RIYADH (Reuters) – Saudi Arabia’s plan to name investors with strategic stakes in listed firms will help curb speculation but falls short of the corporate governance overhaul badly needed by the kingdom to attract institutional investors.
Tadawul, the Saudi stock exchange, announced plans last week to publish the names of investors with stakes of 5 percent or more in the 124 listed firms on a daily basis from August 16.
While the measure moves Saudi Arabia closer to the transparency standards of Western markets, it sent Saudi shares sharply lower. Some speculative funds left the market as investors feared their holdings may become public information.
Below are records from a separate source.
==> 10-18: inputs <==
Design cpu, start of the top module:
module cpu(
    input clk,
    input reset,
    output [7:0] address,
    input [7:0] from_memory,
    output write,
    output [7:0] to_memory
);
==> flow/config.mk <==
export PLATFORM = sky130hd
export DESIGN_NAME = cpu
export DESIGN_NICKNAME = cpu
export VERILOG_FILES = /design/flow/design.v
export SDC_FILE = /design/flow/constraint.sdc
export NUM_CORES = 4
export LEC_CHECK = 0
export ABC_AREA = 0
export CAP_MARGIN = 20
export CELL_PAD_IN_SITES_GLOBAL_PLACEMENT = 0
export CORE_MARGIN = 2
export CORE_UTILIZATION = 72
export CTS_CLUSTER_DIAMETER = 176
export CTS_CLUSTER_SIZE = 99
export MAX_ROUTING_LAYER = met4
export MIN_ROUTING_LAYER = met1
export PLACE_DENSITY = 0.41
export SETUP_SLACK_MARGIN = -0.26
export SLEW_MARGIN = 20
==> flow/constraint.sdc <==
create_clock -name core_clock -period 3.48 [get_ports {clk}]
set_input_delay 0.6960 -clock core_clock [delete_from_list [all_inputs] [get_ports {clk}]]
set_output_delay 0.6960 -clock core_clock [all_outputs]
set_load 0.01 [all_outputs]
run.sh (not shown) runs the stock make flow with config.mk's settings and CLKGATE_MAP_FILE=.
==> 06-10 (differences from 10-18) <==
==> flow/config.mk (replaced) <==
export PLATFORM = sky130hd
export DESIGN_NAME = cpu
export DESIGN_NICKNAME = cpu
export VERILOG_FILES = /design/flow/design.v
export SDC_FILE = /design/flow/constraint.sdc
export NUM_CORES = 4
export LEC_CHECK = 0
export ABC_AREA = 0
export CAP_MARGIN = 20
export CELL_PAD_IN_SITES_GLOBAL_PLACEMENT = 0
export CORE_ASPECT_RATIO = 0.53
export CORE_MARGIN = 10
export CORE_UTILIZATION = 54
export CTS_CLUSTER_SIZE = 93
export GPL_ROUTABILITY_DRIVEN = 0
export MAX_ROUTING_LAYER = met4
export MIN_ROUTING_LAYER = met2
export PLACE_DENSITY = 0.89
export SLEW_MARGIN = 20
export TNS_END_PERCENT = 35
==> flow/constraint.sdc (replaced) <==
create_clock -name core_clock -period 5.29 [get_ports {clk}]
set_input_delay 1.0580 -clock core_clock [delete_from_list [all_inputs] [get_ports {clk}]]
set_output_delay 1.0580 -clock core_clock [all_outputs]
set_load 0.01 [all_outputs]
==> qor summary <==
metric                                                                 06-10                           10-18
Result of the run                                     stopped before the end          stopped before the end
Stage where the flow stopped                        global routing (5_1_grt)  clock tree synthesis (4_1_cts)
Area of the chip                                                 26530 sq um                     16120 sq um
Ys flops                                                                 176                             176
Std cell rows                                                             37                              44
Cell area after placement                                        11600 sq um                     13090 sq um
Unique cell type count in the Yosys netlist                               82                              82
Total instance count after detailed placement                           1313                            1400
Number of synthesis warnings                                               4                               4
Main flop type after synthesis                     sky130_fd_sc_hd__edfxtp_1       sky130_fd_sc_hd__edfxtp_1
Starting Density                                                      55.60%                          74.35%
Overall die width                                                   215.0 um                        127.0 um
Placement Setup Slack                                             -0.1020 ns                       -1.432 ns
Die height                                                          123.4 um                        127.0 um
Core region area                                                 19580 sq um                     14640 sq um
And+or+nand+nor area frac                                             15.42%                          15.42%
Detail Placement HPWL                                               26.95 mm                        29.62 mm
Async set or reset register ratio after synthesis                     18.18%                          18.18%


==> run R: inputs <==
cpu again, from the RTL that the note above started with.
==> flow/config.mk <==
export PLATFORM = sky130hd
export DESIGN_NAME = cpu
export DESIGN_NICKNAME = cpu
export VERILOG_FILES = /design/flow/design.v
export SDC_FILE = /design/flow/constraint.sdc
export NUM_CORES = 4
export LEC_CHECK = 0
export CAP_MARGIN = 20
export CELL_PAD_IN_SITES_DETAIL_PLACEMENT = 1
export CELL_PAD_IN_SITES_GLOBAL_PLACEMENT = 0
export CORE_ASPECT_RATIO = 1.4
export CORE_MARGIN = 4
export CORE_UTILIZATION = 17
export CTS_CLUSTER_DIAMETER = 333
export MAX_ROUTING_LAYER = met4
export MIN_ROUTING_LAYER = met2
export PLACE_DENSITY = 0.68
export SLEW_MARGIN = 20
==> flow/constraint.sdc <==
create_clock -name core_clock -period 4.72 [get_ports {clk}]
set_input_delay 0.9440 -clock core_clock [delete_from_list [all_inputs] [get_ports {clk}]]
set_output_delay 0.9440 -clock core_clock [all_outputs]
set_load 0.01 [all_outputs]
==> run Z: changes against run R <==
- ABC_AREA: default -> 1
- CELL_PAD_IN_SITES_DETAIL_PLACEMENT: 1 -> default
- CELL_PAD_IN_SITES_GLOBAL_PLACEMENT: 0 -> default
- CORE_ASPECT_RATIO: 1.4 -> default
- CORE_MARGIN: 4 -> 2
- CORE_UTILIZATION: 17 -> 68
- CTS_CLUSTER_DIAMETER: 333 -> default
- MAX_ROUTING_LAYER: met4 -> default
- MIN_ROUTING_LAYER: met2 -> default
- PLACE_DENSITY: 0.68 -> default
==> flow/constraint.sdc (replaced) <==
create_clock -name core_clock -period 4.5 [get_ports {clk}]
set_input_delay 0.9000 -clock core_clock [delete_from_list [all_inputs] [get_ports {clk}]]
set_output_delay 0.9000 -clock core_clock [all_outputs]
set_load 0.01 [all_outputs]
==> run X: changes against run R <==
- CAP_MARGIN: 20 -> 30
- CELL_PAD_IN_SITES_DETAIL_PLACEMENT: 1 -> 0
- CELL_PAD_IN_SITES_GLOBAL_PLACEMENT: 0 -> 2
- CORE_ASPECT_RATIO: 1.4 -> default
- CORE_MARGIN: 4 -> 2
- CORE_UTILIZATION: 17 -> 66
- CTS_CLUSTER_DIAMETER: 333 -> 265
- CTS_CLUSTER_SIZE: default -> 53
- MIN_ROUTING_LAYER: met2 -> default
- PLACE_DENSITY: 0.68 -> default
- PLACE_DENSITY_LB_ADDON: default -> 0.17
- SETUP_SLACK_MARGIN: default -> 0.03
- TNS_END_PERCENT: default -> 60
==> flow/constraint.sdc (replaced) <==
create_clock -name core_clock -period 9.35 [get_ports {clk}]
set_input_delay 1.8700 -clock core_clock [delete_from_list [all_inputs] [get_ports {clk}]]
set_output_delay 1.8700 -clock core_clock [all_outputs]
set_load 0.01 [all_outputs]
==> flow report <==
=============================================
Cell Type Count                            82
Final setup margin                 -0.5166 ns
Critical-path cell list          buf_4, buf_4, nor3b_1, o21ai_1, a31oi_4, a22oi_2, inv_2, ha_4, a221oi_2, buf_4, buf_4, fa_2, a21o_1, a21o_1, a21o_1, a21oi_2, xnor2_1, a221o_1, o211ai_1, a21boi_4, buf_12, clkbuf_16, buf_12, o21ai_1
Final setup violation count               104
Layout check faults              negative setup slack
Run status                       failed layout checks
Cell family with most CP delay   AND-OR/OR-AND gates
Seq_cells                                 176
=============================================
That was run R.
==> flow report <==
================================================================
Data arrival time of the worst path                      3.49 ns
Critical-path cell list                             buf_4, inv_4, nand3_4, clkinv_2, nand2_4, nand2_8, nand2_8, buf_12, buf_4, nand2_1, o21ai_0, o21ai_0, o211ai_1, nand2_2, nand2_1, o21ai_2, clkdlybuf4s50_1
Count of hold buffers inserted by post-cts repair              0
Worst Setup Start Kind                                 flip-flop
Run status                      no timing/DRC/antenna violations
Cell family with most CP delay                      buffers and inverters
Row count                                                     48
================================================================
That was run Z.
==> flow report <==
=======================================================================
Last stage                                                 global placement without I/O
Run status                                                 did not finish
Floorplan die width                                            132.4 µm
Top cell types by occurrence after synthesis               nor2_1, edfxtp_1, nand2_1, o21ai_0, a21oi_1
Post-synthesis cell type with the largest instance count         nor2_1
Post-Synthesis Mean Instance Area                             10.56 µm²
Most used flip-flop cell after synthesis                       edfxtp_1
First reported error                                       [ERROR FLW-0024] Place density exceeds 1.0 (current PLACE_DENSITY_LB_ADDON =  0.17). Please check if the value of  PLACE_DENSITY_LB_ADDON is between 0 and 0.99.
Dominant kind of combinational cell                        AND-OR/OR-AND gates
Post-synth top area cell                                       edfxtp_1
Cell Type Count                                                      82
Async set or reset register ratio after synthesis                18.18%
Synth Area in Compound Gates                                     16.42%
=======================================================================
That was run X.


==> inputs of trial 18 <==
==> flow/design.v <==
module ALU(
    input [7:0] reg_data_A,      
    input [7:0] reg_data_B,
    input [3:0] ALU_Sel,
    output reg [3:0] NZVC,   
    output reg [7:0] Result
);
    reg [8:0] temp;   
	localparam ADD = 4'd0, SUB = 4'd1,
			LAND= 4'd2, LOR = 4'd3,
			BAND= 4'd4, BOR = 4'd5, XOR = 4'd6,
			INC = 4'd7, DEC = 4'd8;
	always @* begin
        {Result, temp, NZVC} = {8'b0, 9'b0, 4'b0};
        case(ALU_Sel)
            ADD: temp = {1'b0, reg_data_A} + {1'b0, reg_data_B};                         
            SUB: temp = {1'b0, reg_data_A} - {1'b0, reg_data_B};            				  
            LAND: Result = reg_data_A != 0 && reg_data_B != 0 ? 8'h01 : 8'h00;           
            LOR: Result = reg_data_A != 0 || reg_data_B != 0 ? 8'h01 : 8'h00;             
            BAND: Result = reg_data_A & reg_data_B;            									 
            BOR: Result = reg_data_A | reg_data_B;                                        
            XOR: Result = reg_data_A ^ reg_data_B;                                        
            INC: temp = {1'b0, reg_data_A} + 9'b1;                                        
            DEC: temp = {1'b0, reg_data_A} - 9'b1;                                       
        endcase
		if (ALU_Sel==ADD || ALU_Sel==SUB || ALU_Sel==INC || ALU_Sel==DEC)
				Result = temp[7:0];
		NZVC[3] = Result[7];                  
        NZVC[2] = ~|Result;                   
        if (ALU_Sel==ADD || ALU_Sel==INC) begin
            NZVC[1] = (reg_data_A[7]^Result[7]) & ~(reg_data_A[7]^reg_data_B[7]);  
            NZVC[0] = temp[8];                                                     
        end
        else if (ALU_Sel==SUB || ALU_Sel==DEC) begin
            NZVC[1] = (reg_data_A[7]^Result[7]) &  (reg_data_A[7]^reg_data_B[7]);  
            NZVC[0] = temp[8];                                                     
        end
    end
endmodule
module register_file(
    input clk,
    input reset,
    input [3:0] read_addr_A,
    input [3:0] read_addr_B,
    input [3:0] write_addr,
    input [7:0] write_data,
    input write_enable,
    output [7:0] read_data_A,
    output [7:0] read_data_B
);
    reg [7:0] registers [0:15];
    integer i;
    always @(posedge clk) begin
        if (!reset) begin
            for (i = 0; i < 16; i = i + 1) begin
                registers[i] <= 8'h00;
            end
        end else if (write_enable) begin
            registers[write_addr] <= write_data;
        end
    end
    assign read_data_A = registers[read_addr_A];
    assign read_data_B = registers[read_addr_B];   
endmodule
module data_path (
    input  logic        clk,
    input  logic        reset,
    input  logic        IR_Load,
    input  logic        MAR_Load,
    input  logic        PC_Load,
    input  logic        PC_Inc,
    input  logic        CCR_Load,
    input  logic [1:0]  Bus1_Sel,
    input  logic [2:0]  Bus2_Sel,
    input  logic        addr_sel,         
	 input  logic [3:0]  ALU_Sel,
    input  logic [7:0]  from_memory,
    input  logic [7:0]  alu_result,
    input  logic [7:0]  reg_data_A,
    input  logic [7:0]  reg_data_B,
    input  logic [3:0]  NZVC,
    input  logic [7:0]  immediate_value, 
    input  logic [7:0]  address_value, 
    output logic [7:0]  address,
    output logic [7:0]  to_memory,
    output logic [7:0]  bus2_data,        
    output logic [3:0]  CCR_Result,
    output logic [7:0]  IR                
);
    logic [7:0] PC, MAR, IR_reg;
    logic [3:0] CCR;
	 logic [7:0] BUS1;
	 logic [7:0] BUS2;
    assign BUS1 = (Bus1_Sel == 2'd0) ? PC         :
                       (Bus1_Sel == 2'd1) ? reg_data_A :
                                           reg_data_B;
    assign BUS2 = (Bus2_Sel == 3'd0) ? alu_result     :
                       (Bus2_Sel == 3'd1) ? BUS1           :
                       (Bus2_Sel == 3'd2) ? from_memory    :
                       (Bus2_Sel == 3'd3) ? immediate_value:  
                       (Bus2_Sel == 3'd4) ? address_value  : 8'h00;
    assign bus2_data = BUS2;  
    always_ff @(posedge clk or negedge reset) begin
        if (!reset) begin
            PC      <= 8'h00;
            MAR     <= 8'h00;
            IR_reg  <= 8'h00;
            CCR     <= 4'h0;
        end
        else begin
            if (IR_Load) IR_reg <= BUS2;
            if (MAR_Load) MAR   <= BUS2;
            if (PC_Load)        PC <= BUS2;
            else if (PC_Inc)    PC <= PC + 1;
            if (CCR_Load)       CCR <= NZVC;
        end
    end
    assign IR       = IR_reg;
    assign address  = (addr_sel) ? MAR : PC;   
    assign to_memory= BUS1;
    assign CCR_Result = CCR;
endmodule
module control_unit (
    input logic clk,
    input logic reset,
    input logic [7:0] IR,
    input logic [7:0] from_memory,
    input logic [3:0] CCR_Result,
    output logic IR_Load,
    output logic MAR_Load,
    output logic PC_Load,
    output logic PC_Inc,
    output logic [3:0] reg_read_addr_A,
    output logic [3:0] reg_read_addr_B,
    output logic [3:0] reg_write_addr,
    output logic reg_write_enable,
    output logic [3:0] ALU_Sel,
    output logic CCR_Load,
    output logic [2:0] Bus2_Sel,
    output logic [1:0] Bus1_Sel,
    output logic ALU_B_Sel,
    output logic write,
    output logic [7:0] immediate_out,
    output logic [7:0] address_out,
    output logic addr_sel
);
    typedef enum logic [2:0] {
        FETCH, DECODE, EXECUTE, LOADSTORE, DATA, BRANCH
    } state_t;
    state_t state, next;
    logic [3:0] cycle_count;
    logic [7:0] reg_operand_1, reg_operand_2;
    logic LoadStoreOP, DataOP, BranchOP;
    always_ff @(posedge clk) begin
        if (state==FETCH && cycle_count==3) reg_operand_1 <= from_memory;  
        if (state==FETCH && cycle_count==5) reg_operand_2 <= from_memory;  
    end
    assign immediate_out = (IR[7:4]==4'h2) ? reg_operand_1 : reg_operand_2;
    assign address_out   = reg_operand_2;
    always_ff @(posedge clk or negedge reset) begin
        if (!reset) begin
            state <= FETCH;
            cycle_count <= 4'd0;
        end else if (state != next) begin
				 state <= next;
				 cycle_count <= 4'd0;
			end else
				 cycle_count <= cycle_count + 4'd1;
	 end
    always_comb begin
        next = state;
        unique case (state)
            FETCH: if (cycle_count==4'd5)
                        next = DECODE;
            DECODE: next = EXECUTE;
            EXECUTE: case(IR[7:4])
                          4'h8 : next = LOADSTORE;
                          4'h9 : next = DATA;
                          4'hA : next = LOADSTORE;
                          4'h2 : next = BRANCH;
                          default : next = FETCH;
                       endcase
            LOADSTORE: if ( (IR==8'h80) || cycle_count==3'd2)
							next = FETCH;
            DATA:      if (cycle_count==3'd0)
                            next = FETCH;
            BRANCH:    if (cycle_count==3'd1)
                            next = FETCH;
            default:   next = FETCH;
        endcase
    end
    typedef logic [24:0] ctrl_t;   
	 ctrl_t ctrl;
    function automatic ctrl_t CTL (
        input logic         a_sel, b_sel, wr, ccr_load, reg_we,
        input logic [3:0]   alu, reg_wa,
        input logic [1:0]   b1,
        input logic [2:0]   b2,
        input logic         pc_inc, pc_load, mar_load, ir_load
    );
        CTL = {a_sel, b_sel, wr, ccr_load, reg_we,
                alu, reg_wa, b1, b2, pc_inc, pc_load,
                mar_load, ir_load};
    endfunction
    localparam ctrl_t
        C_NOP  = CTL(1'b0,1'b0,1'b0,1'b0,1'b0, 4'd0,4'd0, 2'd0,3'd0, 1'b0,1'b0,1'b0,1'b0),
        CF0    = CTL(1'b0,1'b0,1'b0,1'b0,1'b0, 4'd0,4'd0, 2'd0,3'b001, 1'b0,1'b0,1'b1,1'b0),
        CF1    = CTL(1'b0,1'b0,1'b0,1'b0,1'b0, 4'd0,4'd0, 2'd0,3'b010, 1'b1,1'b0,1'b0,1'b1),
        CF2    = CF0,
        CF3    = CTL(1'b0,1'b0,1'b0,1'b0,1'b0, 4'd0,4'd0, 2'd0,3'b010, 1'b1,1'b0,1'b0,1'b0),
        CF4    = CF0,
        CF5    = CF3;
    function automatic ctrl_t INC_and_DEC (input logic inc, input logic [3:0] r);
        INC_and_DEC = CTL(1'b1, 1'b0,           
                   1'b1, 1'b1, 1'b1,         
                   inc ? 4'd7 : 4'd8,   
                   r,
                   2'd1, 3'd0,      
                   1'b0,1'b0,1'b0,1'b0);
    endfunction
    function automatic ctrl_t decode(
        input state_t       state,
        input logic [2:0]   cycle_count,
        input logic [7:0]   ir
    );
        ctrl_t c;
        logic [3:0] alu;
        logic pc_load;
        c = C_NOP;
         unique case (state)
            FETCH: case (cycle_count)
                    4'd0: c = CF0;
                    4'd1: c = CF1;
                    4'd2: c = CF2;
                    4'd3: c = CF3;
                    4'd4: c = CF4;
                    4'd5: c = CF5;
                endcase
            LOADSTORE: begin
                if ((ir==8'h80) && (cycle_count==3'b0)) begin               
                    c = CTL(1'b0,1'b0,1'b0,1'b0,1'b1, 4'd0, reg_operand_1[3:0], 2'd0,3'b011,1'b0,1'b0,1'b0,1'b0);
                end
                else if ((ir[7:4]==4'hA) && (cycle_count==3'b0)) begin      
                    c = CTL(1'b0,1'b0,1'b0,1'b0,1'b0, 4'd0,4'd0, 2'd0,3'b001, 1'b0,1'b0,1'b1,1'b0);
                end
                else if ((ir[7:4]==4'hA) && (cycle_count==3'd2)) begin                  
                    c = INC_and_DEC(ir==8'hA0, reg_operand_1[3:0]);
                end
            end
            DATA: if (cycle_count==4'd0) begin
                case (ir[2:0])
                    3'b000: alu = 4'd0;    
                    3'b001: alu = 4'd1;    
                    3'b010: alu = 4'd4;    
                    3'b011: alu = 4'd5;    
                    3'b100: alu = 4'd6;    
                    default: alu = 4'd0;
                endcase
                c = CTL(1'b0,1'b0,1'b0,1'b1,1'b1, alu, reg_operand_1[3:0], 2'd1, 3'd0, 1'b0,1'b0,1'b0,1'b0);
            end
            BRANCH: begin
                if (cycle_count==4'd0)
                    c = CTL(1'b1,1'b1,1'b0,1'b0,1'b0, 4'd0,4'd0, 2'd0,3'd0, 1'b0,1'b0,1'b0,1'b0);
                if (cycle_count==4'd1) begin
                    case (ir[2:0])
                        3'b000: pc_load = 1'b1;               
                        3'b011: pc_load = ~CCR_Result[2];     
                        3'b100: pc_load =  CCR_Result[2];     
                        default: pc_load = 1'b0;
                    endcase
                    c = CTL(1'b0,1'b0,1'b0,1'b0,1'b0, 4'd0,4'd0, 2'd0,3'd0, 1'b0, pc_load, 1'b0,1'b0);
                end
            end
            DECODE: ;
            EXECUTE: ;
            default: ;
        endcase
        decode = c;
    endfunction
    always_comb ctrl = decode(state, cycle_count, IR);
    assign { addr_sel, ALU_B_Sel, write, CCR_Load, reg_write_enable,
             ALU_Sel,
             reg_write_addr,
             Bus1_Sel, Bus2_Sel,
             PC_Inc, PC_Load, MAR_Load, IR_Load } = ctrl;
    assign reg_read_addr_A = (state==DATA || (state==LOADSTORE && IR[7:4]==4'hA)) ? reg_operand_1[3:0] : 4'd0;
    assign reg_read_addr_B = (state==DATA) ? reg_operand_2[3:0] : 4'd0;
endmodule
“The regulatory environment is still poor,” said Abdulhamid al-Amri, a member of the Saudi Economic Association think tank.
Experts say Saudi Arabia’s struggling investment framework, where many corporate governance guidelines for listed firms remain voluntary, has loopholes that enable those determined to operate out of sight to continue to do so.
The country boasts the largest equity market in the Arab world but it remains mostly closed to foreign investors.
It has encouraged a culture of retail-investor speculation that has left serious, long-term investors sidelined for lack of information or confidence.
The Saudi exchange is struggling to shed an opaque image and has been tainted by allegations of insider trading and manipulation. Stock prices react more to rumors than to the performance of listed firms.
These practices have been widely blamed for contributing to a crash in 2006 that hurt hundreds of thousands of Saudis many of whom blamed the government for not protecting them from the clout of big players.
The exchange has never managed to recover its poise from the crash. It has lost about 60 percent of its value since 2006 and is the worst performer in the Gulf Arab region this year.
Walid Bin Ghaith, chief executive of The Investor for Securities brokerage and asset management firm, praised Tadawul’s efforts but said more needed to be done.
“It’s a very important step … But it will not deter fraudsters. It will make their job harder,” he said.
A key loophole in the measure is that any Saudi investor can manage several dummy investment accounts under the names of relatives or companies.
There are no official figures on the size of such dummy accounts, but Bin Ghaith described it as significant.
Amri estimates the value of dummy accounts at 40 percent of the total value of the market, the same relationship as that of the grey economy in the kingdom to official measures of gross domestic product.
“It is significant … Tadawul’s measure will not be complete without tighter controls on the ownership of investment portfolios,” Amri said.
Saudi Arabia, an absolute monarchy that is also the world’s largest oil exporter, has sought to make the stock exchange a platform for wealth distribution through a raft of initial public offerings, often at discounted prices.
But the combination of poor regulations and the herd mentality that prevails among a majority of the 3-4 million retail investors have turned the market into a popular casino for quick profit.
“We need to build a market where investors rely on company earnings, not on income from speculation,” columnist Abdul-Hafid Mahbbob wrote on the Monday edition of al-Eqtisadiah newspaper.
Major speculators in the country of millionaires and billionaires, who have both cash and privileged access to strategic information, are often accused by Saudi media of exploiting small investors to steer the market in their own interests.
Efforts by the Capital Market Authority (CMA) watchdog to clean up the market after the 2006 crash, such as licensing independent brokerage firms and introducing a state of the art trading system, have failed to change this perception.
A CMA spokesman declined to comment.
Typifying the problem, rumors of the new Tadawul regulation circulated in the market for at least a month before it was announced, according to both Amri and Turki Fadak, head of the Arab Financial Consultancy Centre.
Institutional investors from rich Gulf Arab neighbors have also stayed on the sidelines despite a Saudi government decision last year allowing them to invest in the Saudi market, which has one of the lowest valuation ratios in the region.
Tadawul data showed Saudi-based retail investors accounted for 98 percent of July transactions. The remainder were by Saudi-based institutions and both retail and institutional investors from the Gulf Arab countries, which are the only foreigners allowed to trade in the Saudi bourse.